▶ _Exercise data_:
↓
From an optimization exercise on the open Yosys and OpenROAD flow, aimed at small area; shortcuts taken in it are not production practice.
Where RTL was checked, it was by simulation tests only, not by an equivalence proof against the original.
Function not checked in run 4: the RTL went through the layout flow alone.
No activity file was given, so power comes from the tool's default toggle rates.

==> design/flow/design.v <==
module pixel_frame_loader #(
  parameter int NUM_PIXELS = 208,
  parameter int PIX_W      = 8,
  parameter int ERR_W      = 8
) (
  input  logic                        clk,
  input  logic                        rst,
  input  logic [PIX_W-1:0]            pix_data,
  input  logic                        pix_valid,
  input  logic                        pix_sof,
  output logic                        pix_ready,
  output logic                        nn_start,
  input  logic                        nn_done,
  output logic [NUM_PIXELS*PIX_W-1:0] frame_pixels,
  output logic                        busy,
  output logic                        sync_err,
  output logic [ERR_W-1:0]            err_count
);
  localparam int IDX_W = $clog2(NUM_PIXELS);
  localparam logic [IDX_W-1:0] LAST = IDX_W'(NUM_PIXELS - 1);
  typedef enum logic [1:0] {
    L_IDLE,
    L_RUN,
    L_DRAIN
  } l_state_t;
  l_state_t         state, state_nxt;
  logic             show_full;    
  logic             fill_full;    
  logic [IDX_W-1:0] wr_idx;
  logic             xfer, we, fill, err, rel, copy;
  logic [NUM_PIXELS*PIX_W-1:0] fill_q;
  logic [NUM_PIXELS*PIX_W-1:0] show_q;
  assign pix_ready = rst & ~(show_full & fill_full);
  assign xfer      = pix_valid & pix_ready;
  assign err       = xfer & (pix_sof ? (wr_idx != '0) : (wr_idx == '0));
  assign we        = xfer & (pix_sof | (wr_idx != '0));
  assign fill      = xfer & ~pix_sof & (wr_idx == LAST);
  assign copy      = fill_full & ~show_full;
  assign nn_start  = (state == L_RUN);
  assign busy      = (state != L_IDLE);
  always_comb begin
    state_nxt = state;
    rel       = 1'b0;
    unique case (state)
      L_IDLE:
        if ((show_full | fill_full) && !nn_done)
          state_nxt = L_RUN;
      L_RUN:
        if (nn_done)
          state_nxt = L_DRAIN;
      L_DRAIN:
        if (!nn_done) begin
          state_nxt = L_IDLE;
          rel       = 1'b1;
        end
      default:
        state_nxt = L_IDLE;
    endcase
  end
  always_ff @(posedge clk) begin
    if (!rst) begin
      state     <= L_IDLE;
      show_full <= 1'b0;
      fill_full <= 1'b0;
    end else begin
      state <= state_nxt;
      if (copy)
        show_full <= 1'b1;
      else if (rel)
        show_full <= 1'b0;
      if (fill)
        fill_full <= 1'b1;
      else if (copy)
        fill_full <= 1'b0;
    end
  end
  always_ff @(posedge clk) begin
    if (!rst) begin
      wr_idx    <= '0;
      sync_err  <= 1'b0;
      err_count <= '0;
    end else begin
      sync_err <= err;
      if (err && (err_count != '1))
        err_count <= err_count + 1'b1;
      if (xfer) begin
        if (pix_sof)
          wr_idx <= IDX_W'(1);
        else if (fill)
          wr_idx <= '0;
        else if (wr_idx != '0)
          wr_idx <= wr_idx + 1'b1;
      end
    end
  end
  localparam int NB = NUM_PIXELS * PIX_W;
  always_ff @(posedge clk) begin
    fill_q <= ({NB{we}} & {pix_data, fill_q[NB-1:PIX_W]}) | ({NB{~we}} & fill_q);
    show_q <= ({NB{copy}} & fill_q) | ({NB{show_full}} & show_q);
  end
  assign frame_pixels = show_q;
endmodule
==> design/flow/flow/run.sh <==
#!/bin/bash
set -euo pipefail
export BUFFER_PORTS_ARGS="-buffer_cell sky130_fd_sc_hd__buf_1"
export CTS_ARGS="-sink_clustering_enable -repair_clock_nets -sink_clustering_size 16 -sink_clustering_max_diameter 60 -buf_list sky130_fd_sc_hd__clkbuf_8 -dont_use_dummy_load"
bash standard.sh "BUFFER_PORTS_ARGS=$BUFFER_PORTS_ARGS" "CTS_ARGS=$CTS_ARGS" finish > standard_flow.log 2>&1
==> design/flow/standard.sh <==
#!/bin/bash
# synth_recipe.tcl (not shown) runs the flow's synth.tcl, then flattens the netlist and writes it again
# the make line also repeats each setting of config.mk as NAME=value (left out here)
make -C /OpenROAD-flow-scripts/flow DESIGN_CONFIG=/design/flow/config.mk WORK_HOME=/design/flow/orfs CLKGATE_MAP_FILE= SYNTH_SCRIPT=/design/flow/synth_recipe.tcl "${@:-finish}"
==> design/flow/config.mk <==
export PLATFORM = sky130hd
export DESIGN_NAME = pixel_frame_loader
export DESIGN_NICKNAME = pixel_frame_loader
export VERILOG_FILES = /design/flow/design.v
export SDC_FILE = /design/flow/constraint.sdc
export NUM_CORES = 4
export LEC_CHECK = 0
export CAP_MARGIN = 20
export CORE_ASPECT_RATIO = 0.4
export CORE_MARGIN = 2
export CORE_UTILIZATION = 50
export SLEW_MARGIN = 20
==> design/flow/constraint.sdc <==
create_clock -name core_clock -period 10.0 [get_ports {clk}]
set_input_delay 2.0000 -clock core_clock [delete_from_list [all_inputs] [get_ports {clk}]]
set_output_delay 2.0000 -clock core_clock [all_outputs]
set_load 0.01 [all_outputs]
==> results of run 1 <==
## cells by family (layout without fill, tap and decap cells)
logic type      count (synthesis)  in the layout  share of synthesized area
buf+inv                       381           1981                    0.01557
simple gates                   71             71                   0.003909
flops                        3349           3349                     0.8327
mux                             4              4                  0.0003984
xor+xnor                        1              1                 0.00008715
compound gates               1692           1692                     0.1468
fa+ha+maj                       4              4                  0.0004980
other cells                     0              4                          0
## critical path, cell delays in order
cell	delay, ns
sky130_fd_sc_hd__buf_1	0.40
sky130_fd_sc_hd__inv_1	0.40
sky130_fd_sc_hd__nor2_1	0.59
sky130_fd_sc_hd__buf_1	0.24
## stage by stage
step | util | instance area [µm²] | power (mW)
floorplan | - | 100500 | 15.07
global placement | 0.5506 | 109300 | 14.90
detailed placement | 0.5507 | 109300 | 14.91
CTS | 0.5671 | 112600 | 20.90
global route | 0.5672 | 112600 | 21.44
finish | 0.5672 | 112600 | 20.75
## power by group
part           leakage (nW)  switching (mW)  internal, mW
combinational          7.85           0.144        0.0157
sequential             24.7          0.0297          14.4
clock                  1.70            4.05          2.11
total                  34.3            4.22          16.5
## cell usage after synthesis, types with 4 or more instances
cell type,n
sky130_fd_sc_hd__buf_1,11
sky130_fd_sc_hd__inv_1,7
sky130_fd_sc_hd__a22o_1,1664
sky130_fd_sc_hd__nand2_1,17
sky130_fd_sc_hd__nor2_1,8
sky130_fd_sc_hd__dfxtp_1,1685
sky130_fd_sc_hd__nand3_1,7
sky130_fd_sc_hd__clkbuf_1,257
sky130_fd_sc_hd__buf_2,104
sky130_fd_sc_hd__o21ai_0,6
sky130_fd_sc_hd__ha_1,4
sky130_fd_sc_hd__mux2i_1,4
sky130_fd_sc_hd__nand4_1,9
sky130_fd_sc_hd__and3_1,5
sky130_fd_sc_hd__edfxtp_1,1664
sky130_fd_sc_hd__nor3_1,4
sky130_fd_sc_hd__a21oi_1,7
## area by class of cell
type                    count  area [µm²]
flip-flops and latches   3349       83700
repair buffers           1738        6957
multi-input cells        1772       15270
diodes                      4       10.01
inverters                   7       26.28
well taps                2677        3349
fillers                 15836       85900
clock buffers             236        3248
## final timing paths
kind | start | end | slack [ns] | cells past startpoint
min reg2reg | register | register | 0.38 | 0
max reg2reg | show_full$_SDFFE_PN0P_ | show_q[441]$_DFF_P_ | 5.51 | 5
max | rst | pix_ready | 4.35 | 4
min | register | register | 0.38 | 0
## per-layer routing
metal | wire [µm] | part of all wire
met5 | 48 | 0.00017
met4 | 13610 | 0.048
met3 | 19200 | 0.068
met2 | 138000 | 0.49
met1 | 111000 | 0.39
==> impl_metrics.csv, run 1 <==
group,metric,value,unit
timing,finClkSkew,0.1060,ns
final_layout,post_route_cells_drive_above_1_share,0.04196,
run,maxCapViolCount,0,
timing,fin_setup_tns,0,ns
cts,cts_repair_resize_count,0,
run_status,outcome,"timing/DRC/antenna clean",
worst_setup_path,cp.required,8.00,ns
timing,final-max-slew-violation-count,0,
yosys,ys.flop_type,"sky130_fd_sc_hd__dfxtp_1",
worst_setup_path,cp-end-kind,"output pin",
global_route,maximum_number_of_pins_on_one_net_before_global_route_repair,222,
yosys,post_synth_inst_count,5502,
cts,holdBufCountCts,0,
route,first_pass_iters,5,
yosys,syn_area,100500,µm²
timing,slew_headroom,0.1378,
worst_setup_path,critical_path_peak_fanout,14,
hold_path,worst_hold_path_type,"register to register",
pwr,p_per_area,184.3,nW/µm²
cts,tritoncts.num_buffers,236,
cts,htree_num_levels,4,
floorplan,die_w,712.9,µm
final_layout,final_nets,7121,
cts,clock_tree.root_cell,"sky130_fd_sc_hd__clkbuf_8",
place,gp_congestion,0.9271,
yosys,mappedNetlistNets,5519,
cts,cts.path.max_buffers,4,
cts,postCtsSetupRepairBufs,0,
floorplan,initial_core_util,0.5064,
floorplan,die_height,287.6,µm
global_route,antenna_found_initial,13,
yosys,synth_sequential_area_ratio,0.8327,
cts,clock_sinks,3349,
place,io_buffers,1688,
route,detail-route-antenna-nets,0,
global_route,grt_pass1_vias,54714,
floorplan,core_area,198500,µm²
floorplan,die_area,205000,µm²
final_layout,final_cell_mix,"sky130_fd_sc_hd__buf_1, sky130_fd_sc_hd__dfxtp_1, sky130_fd_sc_hd__a22o_1, sky130_fd_sc_hd__edfxtp_1, sky130_fd_sc_hd__clkbuf_8",
place,dpl_worst_slack,4.380,ns
timing,setup_slack,4.352,ns
timing,report.final.hold_viol_count,0,
timing,setup_violations,0,
yosys,synth_enable_flop_cells,1664,
timing,final_min_period_over_clock_period,0.5648,
cts,cts_tree,"yes",
global_route,gr_busiest_metal,"met2",
global_route,use_met3,0.06277,
route,vias_per_cell,5.728,
yosys,yosys-top-cells-area,"sky130_fd_sc_hd__edfxtp_1, sky130_fd_sc_hd__dfxtp_1, sky130_fd_sc_hd__a22o_1",
worst_setup_path,critical_path_source_type,"primary input",
pwr,vdd_drop_max,100.8,µV
global_route,grt_pass1_wl,395700,µm
worst_setup_path,criticalPathCategory,"primary input to output pin",
timing,maximum_achievable_frequency,177.1,MHz
yosys,yosysTopAreaCell,"sky130_fd_sc_hd__edfxtp_1",
timing,fin_crit,5.648,ns
route,routed_wl,281900,µm
global_route,groute.usage.overall,0.2619,
cts,worst_setup_hold_path_clk_slew,0.11,ns
route,initialDrtViolationCount,5521,
timing,grt_setup_unrepaired,"false",
yosys,asyncSetResetFlopFracSynth,0,
final_layout,syn_to_final_growth,12.00,%
timing,tightest_slew,1.293,ns
route,route.detailed.drc,0,
floorplan,io-pin-count,1689,
yosys,synth_top_area_frac,0.4971,
pwr,static-leakage-power,34.26,nW
route,via_count,56040,
floorplan,core.rowCount,103,
yosys,ys_ff_latch,3349,
final_layout,final_common_cell,"sky130_fd_sc_hd__buf_1",
place,place_inst,9543,
place,detailed_place_hpwl,194900,µm
yosys,warnings_synthesis,1,
global_route,globalRouteMet2Util,0.4358,
yosys,post_synth_num_cell_types,44,
final_layout,instances_no_fill,9783,
yosys,syn-mean-instance-area,18.27,µm²
worst_setup_path,arr_time_crit_path,3.65,ns
cts,worst_skew_pair.late_latency,0.98,ns
timing,hold_slack,0.3848,ns
global_route,globalRouteOverflowTotal,0,
route,post_drt_wl_per_cell,28.81,µm
global_route,met1_layer_usage_reported_by_global_route,0.3327,
==> run 2, diff against run 1 <==
--- a/design/flow/config.mk
+++ b/design/flow/config.mk
@@ -8,5 +8,5 @@
 export CAP_MARGIN = 20
-export CORE_ASPECT_RATIO = 0.4
 export CORE_MARGIN = 2
-export CORE_UTILIZATION = 50
+export CORE_UTILIZATION = 40
+export PLACE_DENSITY = 0.75
 export SLEW_MARGIN = 20
==> run 2 against run 1 <==
Effect of this change:
- still clean on timing, DRC and antenna
- maximum frequency up 8.7%
- wire length up 5.9%
- hold slack worse by 0.065 ns
- highest routed layer unchanged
↑
▶ _How to complete this task_: Starting at the line that has "wr_idx <= '0;" in the records above, restate word for word every line until the one that has "-repair_clock_nets -sink_clustering_size 16", and include that one as well.

▶ _Answer to this problem_:
          wr_idx <= '0;
        else if (wr_idx != '0)
          wr_idx <= wr_idx + 1'b1;
      end
    end
  end
  localparam int NB = NUM_PIXELS * PIX_W;
  always_ff @(posedge clk) begin
    fill_q <= ({NB{we}} & {pix_data, fill_q[NB-1:PIX_W]}) | ({NB{~we}} & fill_q);
    show_q <= ({NB{copy}} & fill_q) | ({NB{show_full}} & show_q);
  end
  assign frame_pixels = show_q;
endmodule
==> design/flow/flow/run.sh <==
#!/bin/bash
set -euo pipefail
export BUFFER_PORTS_ARGS="-buffer_cell sky130_fd_sc_hd__buf_1"
export CTS_ARGS="-sink_clustering_enable -repair_clock_nets -sink_clustering_size 16 -sink_clustering_max_diameter 60 -buf_list sky130_fd_sc_hd__clkbuf_8 -dont_use_dummy_load"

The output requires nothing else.